EDITORIAL
新聞+Google=? 12/09/2009
Google Labsが NY Times、Washington Postと共同で始めたLiving Storiesという実験サービスは、Webによって新聞がどのようなサービス価値を提供できるかを示す画期的なもの。ニュースメディアの新しいビジネスモデルの開発に重要なヒントを提供すると思われる。(全文はこちら)
真にグローバルな「和解」を 11/14/2009
今週月曜から待っていたGoogle和解修正案の提出でしたが、いったん延期されたあと、13日の金曜に提出され、内容が公表されました。日本が対象外と されたことで拍子抜けのような雰囲気がありますが、細部は検討が必要です。それに、社会の知的資産である著作権者不明の著作物の扱いについて、まだ何も解 決していません。対象を限定したのは妥当ですが、グローバルな「和解」の枠組みは必要で、国立国会図書館のプロジェクトに関連して、日本として立場を表明 する必要があるでしょう。 (全文はこちら)
Ebook2.0 Forumスタート 11/02/2009
本日、Ebook2.0 Forumを正式にスタートさせました。末永くお付き合いいただけますようよろしくお願いいたします。本誌の意図については、各テーマページ(濃紺のメニューバー)に記した通りですが、皆様の質問やご指摘などをいただきながら、これからも加筆・あるいは修正していきたいと考えております。
今日は、課題と方法を確認してみます。
編集方針について
何が情報か:対象
本誌のように、幅広い対象を追いかけつつ、社会的なイシューを立体(多角)的に考える環境の提供を目ざすメディアにとって、関連するニュース、情報のフォローアップ、カテゴリーやタグによる整理が最も地味な日常作業になるでしょう。まず「関連」の範囲、情報の価値判断の基準について、お話したいと思います。
- 直接的対象は狭義の(書籍・雑誌系)出版ではなく、広義の(コンテンツ)出版に関わる技術とビジネスであり、間接的には、それらのバリューチェーンを支える、機器、通信、流通、広告、付加サービスなどを含ます。

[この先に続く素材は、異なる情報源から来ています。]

==> src/rtl/wb_trace_buffer_pkg.sv <==
// wb_trace_buffer_pkg
//   Shared constants and helpers for the writeback trace buffer.
//   RV_NOP / RV_EBREAK are the canonical RV32I encodings. is_bubble() flags the
//   encodings that carry no architectural work: an all-zero slot and the
//   canonical nop (addi x0, x0, 0).
package wb_trace_buffer_pkg;

  localparam logic [31:0] RV_ZERO   = 32'h00000000;
  localparam logic [31:0] RV_NOP    = 32'h00000013;
  localparam logic [31:0] RV_EBREAK = 32'h00100073;

  function automatic logic is_bubble(input logic [31:0] inst);
    return (inst == RV_ZERO) || (inst == RV_NOP);
  endfunction

endpackage

==> src/rtl/wb_trace_buffer_trace_fifo.sv <==
// wb_trace_buffer_trace_fifo
//   Circular first-word-fall-through FIFO holding trace entries.
//   Ports:
//     clk      in   rising-edge clock
//     reset    in   asynchronous active-high reset (pointers only)
//     i_push   in   write i_wdata at the tail
//     i_wdata  in   entry to write
//     i_pop    in   consume the head entry
//     o_rdata  out  head entry (combinational from storage)
//     o_valid  out  at least one entry held
//     o_full   out  DEPTH entries held
//     o_count  out  occupied entries, 0..DEPTH
//   A push while full is only taken when a pop happens in the same cycle; the
//   written slot is the one the pop vacates.
module wb_trace_buffer_trace_fifo #(
  parameter int unsigned DEPTH = 8,
  parameter int unsigned WIDTH = 48
) (
  input  logic                     clk,
  input  logic                     reset,
  input  logic                     i_push,
  input  logic [WIDTH-1:0]         i_wdata,
  input  logic                     i_pop,
  output logic [WIDTH-1:0]         o_rdata,
  output logic                     o_valid,
  output logic                     o_full,
  output logic [$clog2(DEPTH):0]   o_count
);

  localparam int unsigned AW      = $clog2(DEPTH);
  localparam logic [AW:0] PTR_ONE = 1;

  // Pointers carry one extra wrap bit so full and empty are distinguishable.
  logic [AW:0]      r_wr_ptr;
  logic [AW:0]      r_rd_ptr;
  logic [WIDTH-1:0] r_mem [DEPTH];

  logic w_pop;
  logic w_push;

  assign o_valid = (r_wr_ptr != r_rd_ptr);
  assign o_full  = (r_wr_ptr[AW] != r_rd_ptr[AW]) &&
                   (r_wr_ptr[AW-1:0] == r_rd_ptr[AW-1:0]);
  assign o_count = r_wr_ptr - r_rd_ptr;
  assign o_rdata = r_mem[r_rd_ptr[AW-1:0]];

  assign w_pop  = i_pop & o_valid;
  assign w_push = i_push & (~o_full | w_pop);

  always_ff @(posedge clk or posedge reset) begin
    if (reset) begin
      r_wr_ptr <= '0;
      r_rd_ptr <= '0;
    end else begin
      if (w_push) r_wr_ptr <= r_wr_ptr + PTR_ONE;
      if (w_pop)  r_rd_ptr <= r_rd_ptr + PTR_ONE;
    end
  end

  // Storage needs no reset: a slot is only read after it has been written.
  always_ff @(posedge clk) begin
    if (w_push) r_mem[r_wr_ptr[AW-1:0]] <= i_wdata;
  end

endmodule
## src/rtl/sum_array_pkg.sv

```systemverilog
// Shared definitions for the array fill/sum blocks: default widths and FSM state encoding.
package sum_array_pkg;
  localparam int ADDR_W_DEF = 9;
  localparam int DATA_W_DEF = 32;

  typedef enum logic [1:0] {
    S_IDLE   = 2'd0,
    S_WRITE  = 2'd1,
    S_FINISH = 2'd2
  } state_e;
endpackage

```

## src/rtl/array_writer.sv

```systemverilog
// Streams len words from a valid/ready source into consecutive BRAM addresses
// starting at base (wrapping), keeping a running checksum of the words written.
module array_writer
  import sum_array_pkg::*;
#(
  parameter int ADDR_W = ADDR_W_DEF,
  parameter int DATA_W = DATA_W_DEF
) (
  input  logic                clk,
  input  logic                reset,
  input  logic                start,
  input  logic [ADDR_W:0]     len,
  input  logic [ADDR_W-1:0]   base,
  input  logic                in_valid,
  input  logic [DATA_W-1:0]   in_data,
  output logic                in_ready,
  output logic                bram_en,
  output logic [DATA_W/8-1:0] bram_we,
  output logic [ADDR_W-1:0]   bram_addr,
  output logic [DATA_W-1:0]   bram_di,
  output logic                busy,
  output logic                done,
  output logic [DATA_W-1:0]   checksum
);

  state_e            state;
  logic [ADDR_W:0]   len_q;
  logic [ADDR_W:0]   cnt;
  logic [ADDR_W-1:0] base_q;
  logic              xfer;

  assign in_ready = (state == S_WRITE) && (cnt < len_q);
  assign xfer     = in_valid && in_ready;
  assign busy     = (state != S_IDLE);

  always_ff @(posedge clk or negedge reset) begin
    if (!reset) begin
      state     <= S_IDLE;
      len_q     <= '0;
      cnt       <= '0;
      base_q    <= '0;
      bram_en   <= 1'b0;
      bram_we   <= '0;
      bram_addr <= '0;
      bram_di   <= '0;
      done      <= 1'b0;
      checksum  <= '0;
    end else begin
      bram_en <= xfer;
      bram_we <= {(DATA_W/8){xfer}};
      done    <= 1'b0;
      if (xfer) begin
        bram_addr <= base_q + cnt[ADDR_W-1:0];
        bram_di   <= in_data;
        checksum  <= checksum + in_data;
        cnt       <= cnt + 1'b1;
      end
      case (state)
        S_IDLE: if (start) begin
          len_q    <= len;
          base_q   <= base;
          cnt      <= '0;
          checksum <= '0;
          if (len == '0) begin
            state <= S_FINISH;
            done  <= 1'b1;
          end else begin
            state <= S_WRITE;
          end
        end
        // Leave one cycle after the final accept so done trails the last strobe.
        S_WRITE: if (cnt == len_q) begin
          state <= S_FINISH;
          done  <= 1'b1;
        end
        S_FINISH: state <= S_IDLE;
        default:  state <= S_IDLE;
      endcase
    end
  end

endmodule

```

- 上記のコンテンツには、書籍、雑誌、学術文献、教科書、マニュアルなどのほか、映像、音楽、ゲーム、ネットワークサービスなども含めますが、これはデジタルコンテンツは融合によって大きな付加価値が生まれると考えるからです。
- 商業的出版(コンテンツビジネス)に限定せず、企業、官公庁、NPOによる出版(コーポレート・パブリッシング)も対象とします。これらは基本的に同じ技術を使い、相互に補完的な関係にあると考えられます。
何故情報か:価値判断
一般に、対象を広げるほど、情報の価値判断は難しくなります。つまり恣意的、思いつきになりやすく、価値を損ないます。間違いを減らす方法は、多くの専門家の協力を得て、価値ある情報についてのご教示をいただくことですが、そのほか本誌では以下のことに留意していきます。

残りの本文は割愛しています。